#### Records for this exercise ####

File: config.mk
export PLATFORM = sky130hd
export DESIGN_NAME = instruction_decoder
export DESIGN_NICKNAME = d
export VERILOG_FILES = /design/src/design/decoder_pkg.sv /design/src/design/instruction_decoder.sv
export SDC_FILE = /design/constraint.sdc
export NUM_CORES = 1
export LEC_CHECK = 0
export CAP_MARGIN = 40
export CORE_MARGIN = 2
export CORE_UTILIZATION = 45
export CTS_CLUSTER_SIZE = 25
export DETAILED_ROUTE_END_ITERATION = 6
export DONT_BUFFER_PORTS = 1
export GPL_TIMING_DRIVEN = 0
export MAX_ROUTING_LAYER = met4
export PLACE_DENSITY = 0.6
export SLEW_MARGIN = 20
export SYNTH_ARGS = -nofsm -noshare
export SYNTH_HDL_FRONTEND = slang
export SYNTH_SLANG_ARGS = --single-unit
File: constraint.sdc
create_clock -name pclk -period 4 [get_ports pclk]
set_input_delay 0.4 -clock pclk [delete_from_list [all_inputs] [get_ports pclk]]
set_output_delay 0.4 -clock pclk [all_outputs]
set_load 0.01 [all_outputs]
File: src/design/decoder_pkg.sv
// constants for the instruction decoder and its register window
package decoder_pkg;

    // ************************************************************
    // register offsets (byte addresses)
    // ************************************************************
    localparam logic [7:0] ctrl_offset      = 8'h00;
    localparam logic [7:0] word_offset      = 8'h04;
    localparam logic [7:0] bank_offset      = 8'h08;
    localparam logic [7:0] op_offset        = 8'h0c;
    localparam logic [7:0] addr_offset      = 8'h10;
    localparam logic [7:0] operand_offset   = 8'h14;
    localparam logic [7:0] status_offset    = 8'h18;
    localparam logic [7:0] ident_offset     = 8'h1c;

    // ************************************************************
    // field positions, reset values, counts
    // ************************************************************
    localparam int          osc_per_cycle   = 4;
    localparam logic [1:0]  phase_last      = 2'h3;
    localparam logic [3:0]  bank_reset      = 4'h0;
    localparam logic [15:0] word_reset      = 16'h0000;
    localparam logic [3:0]  timer_zero_count_bank       = 4'hf;
    localparam logic [7:0]  timer_zero_count_low_addr   = 8'hd6;
    localparam logic [31:0] ident_value     = 32'h00c0_ffee; // arbitrary

    // flag mask bits: c dc z ov n
    localparam logic [4:0]  fl_none         = 5'h00;
    localparam logic [4:0]  fl_all          = 5'h1f;
    localparam logic [4:0]  fl_zn           = 5'h05;
    localparam logic [4:0]  fl_czn          = 5'h15;
    localparam logic [4:0]  fl_z            = 5'h04;
    localparam logic [4:0]  fl_c            = 5'h10;

    // ************************************************************
    // operation classes
    // ************************************************************
    typedef enum logic [3:0] {
        cls_nop     = 4'h0,
        cls_byte    = 4'h1,
        cls_bit     = 4'h2,
        cls_literal = 4'h3,
        cls_branch  = 4'h4,
        cls_jump    = 4'h5,
        cls_call    = 4'h6,
        cls_return  = 4'h7,
        cls_move    = 4'h8,
        cls_stack   = 4'h9,
        cls_system  = 4'ha,
        cls_skip    = 4'hb
    } op_class_e;

    typedef enum logic [1:0] {
        st_fresh    = 2'b00,
        st_second   = 2'b01
    } fetch_state_e;

endpackage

####

■ What is being asked
Your task is an exact transcription of every line above.

■ Output
File: config.mk
export PLATFORM = sky130hd
export DESIGN_NAME = instruction_decoder
export DESIGN_NICKNAME = d
export VERILOG_FILES = /design/src/design/decoder_pkg.sv /design/src/design/instruction_decoder.sv
export SDC_FILE = /design/constraint.sdc
export NUM_CORES = 1
export LEC_CHECK = 0
export CAP_MARGIN = 40
export CORE_MARGIN = 2
export CORE_UTILIZATION = 45
export CTS_CLUSTER_SIZE = 25
export DETAILED_ROUTE_END_ITERATION = 6
export DONT_BUFFER_PORTS = 1
export GPL_TIMING_DRIVEN = 0
export MAX_ROUTING_LAYER = met4
export PLACE_DENSITY = 0.6
export SLEW_MARGIN = 20
export SYNTH_ARGS = -nofsm -noshare
export SYNTH_HDL_FRONTEND = slang
export SYNTH_SLANG_ARGS = --single-unit
File: constraint.sdc
create_clock -name pclk -period 4 [get_ports pclk]
set_input_delay 0.4 -clock pclk [delete_from_list [all_inputs] [get_ports pclk]]
set_output_delay 0.4 -clock pclk [all_outputs]
set_load 0.01 [all_outputs]
File: src/design/decoder_pkg.sv
// constants for the instruction decoder and its register window
package decoder_pkg;

    // ************************************************************
    // register offsets (byte addresses)
    // ************************************************************
    localparam logic [7:0] ctrl_offset      = 8'h00;
    localparam logic [7:0] word_offset      = 8'h04;
    localparam logic [7:0] bank_offset      = 8'h08;
    localparam logic [7:0] op_offset        = 8'h0c;
    localparam logic [7:0] addr_offset      = 8'h10;
    localparam logic [7:0] operand_offset   = 8'h14;
    localparam logic [7:0] status_offset    = 8'h18;
    localparam logic [7:0] ident_offset     = 8'h1c;

    // ************************************************************
    // field positions, reset values, counts
    // ************************************************************
    localparam int          osc_per_cycle   = 4;
    localparam logic [1:0]  phase_last      = 2'h3;
    localparam logic [3:0]  bank_reset      = 4'h0;
    localparam logic [15:0] word_reset      = 16'h0000;
    localparam logic [3:0]  timer_zero_count_bank       = 4'hf;
    localparam logic [7:0]  timer_zero_count_low_addr   = 8'hd6;
    localparam logic [31:0] ident_value     = 32'h00c0_ffee; // arbitrary

    // flag mask bits: c dc z ov n
    localparam logic [4:0]  fl_none         = 5'h00;
    localparam logic [4:0]  fl_all          = 5'h1f;
    localparam logic [4:0]  fl_zn           = 5'h05;
    localparam logic [4:0]  fl_czn          = 5'h15;
    localparam logic [4:0]  fl_z            = 5'h04;
    localparam logic [4:0]  fl_c            = 5'h10;

    // ************************************************************
    // operation classes
    // ************************************************************
    typedef enum logic [3:0] {
        cls_nop     = 4'h0,
        cls_byte    = 4'h1,
        cls_bit     = 4'h2,
        cls_literal = 4'h3,
        cls_branch  = 4'h4,
        cls_jump    = 4'h5,
        cls_call    = 4'h6,
        cls_return  = 4'h7,
        cls_move    = 4'h8,
        cls_stack   = 4'h9,
        cls_system  = 4'ha,
        cls_skip    = 4'hb
    } op_class_e;

    typedef enum logic [1:0] {
        st_fresh    = 2'b00,
        st_second   = 2'b01
    } fetch_state_e;

endpackage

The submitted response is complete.